*Task instructions*
Every record listed below should be copied exactly.

Stored items:

──────────────────────────────

### config.mk
export PLATFORM = sky130hd
export DESIGN_NAME = mult_div_ctrl_flat
export DESIGN_NICKNAME = d
export VERILOG_FILES = /design/src/rtl/mult_div_pkg.sv /design/src/rtl/mult_div_ctrl_if.sv /design/src/rtl/div_restore_step.sv /design/src/rtl/mult_div_ctrl.sv /design/src/flat_wrapper.sv
export SDC_FILE = /design/constraint.sdc
export NUM_CORES = 1
export LEC_CHECK = 0
export ABC_CLOCK_PERIOD_IN_PS = 13740
export CAP_MARGIN = 5
export CORE_MARGIN = 5
export CORE_UTILIZATION = 55
export CTS_CLUSTER_DIAMETER = 100
export DETAILED_ROUTE_END_ITERATION = 10
export GPL_TIMING_DRIVEN = 0
export PLACE_DENSITY = 0.76
export SYNTH_ARGS = -nofsm -noshare
export SYNTH_HDL_FRONTEND = slang
export SYNTH_SLANG_ARGS = --single-unit
### constraint.sdc
create_clock -name clk -period 13.74 [get_ports clk]
set_input_delay 2.748 -clock clk [delete_from_list [all_inputs] [get_ports clk]]
set_output_delay 2.748 -clock clk [all_outputs]
set_load 0.05 [all_outputs]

──────────────────────────────

*Result of the task*
### config.mk
export PLATFORM = sky130hd
export DESIGN_NAME = mult_div_ctrl_flat
export DESIGN_NICKNAME = d
export VERILOG_FILES = /design/src/rtl/mult_div_pkg.sv /design/src/rtl/mult_div_ctrl_if.sv /design/src/rtl/div_restore_step.sv /design/src/rtl/mult_div_ctrl.sv /design/src/flat_wrapper.sv
export SDC_FILE = /design/constraint.sdc
export NUM_CORES = 1
export LEC_CHECK = 0
export ABC_CLOCK_PERIOD_IN_PS = 13740
export CAP_MARGIN = 5
export CORE_MARGIN = 5
export CORE_UTILIZATION = 55
export CTS_CLUSTER_DIAMETER = 100
export DETAILED_ROUTE_END_ITERATION = 10
export GPL_TIMING_DRIVEN = 0
export PLACE_DENSITY = 0.76
export SYNTH_ARGS = -nofsm -noshare
export SYNTH_HDL_FRONTEND = slang
export SYNTH_SLANG_ARGS = --single-unit
### constraint.sdc
create_clock -name clk -period 13.74 [get_ports clk]
set_input_delay 2.748 -clock clk [delete_from_list [all_inputs] [get_ports clk]]
set_output_delay 2.748 -clock clk [all_outputs]
set_load 0.05 [all_outputs]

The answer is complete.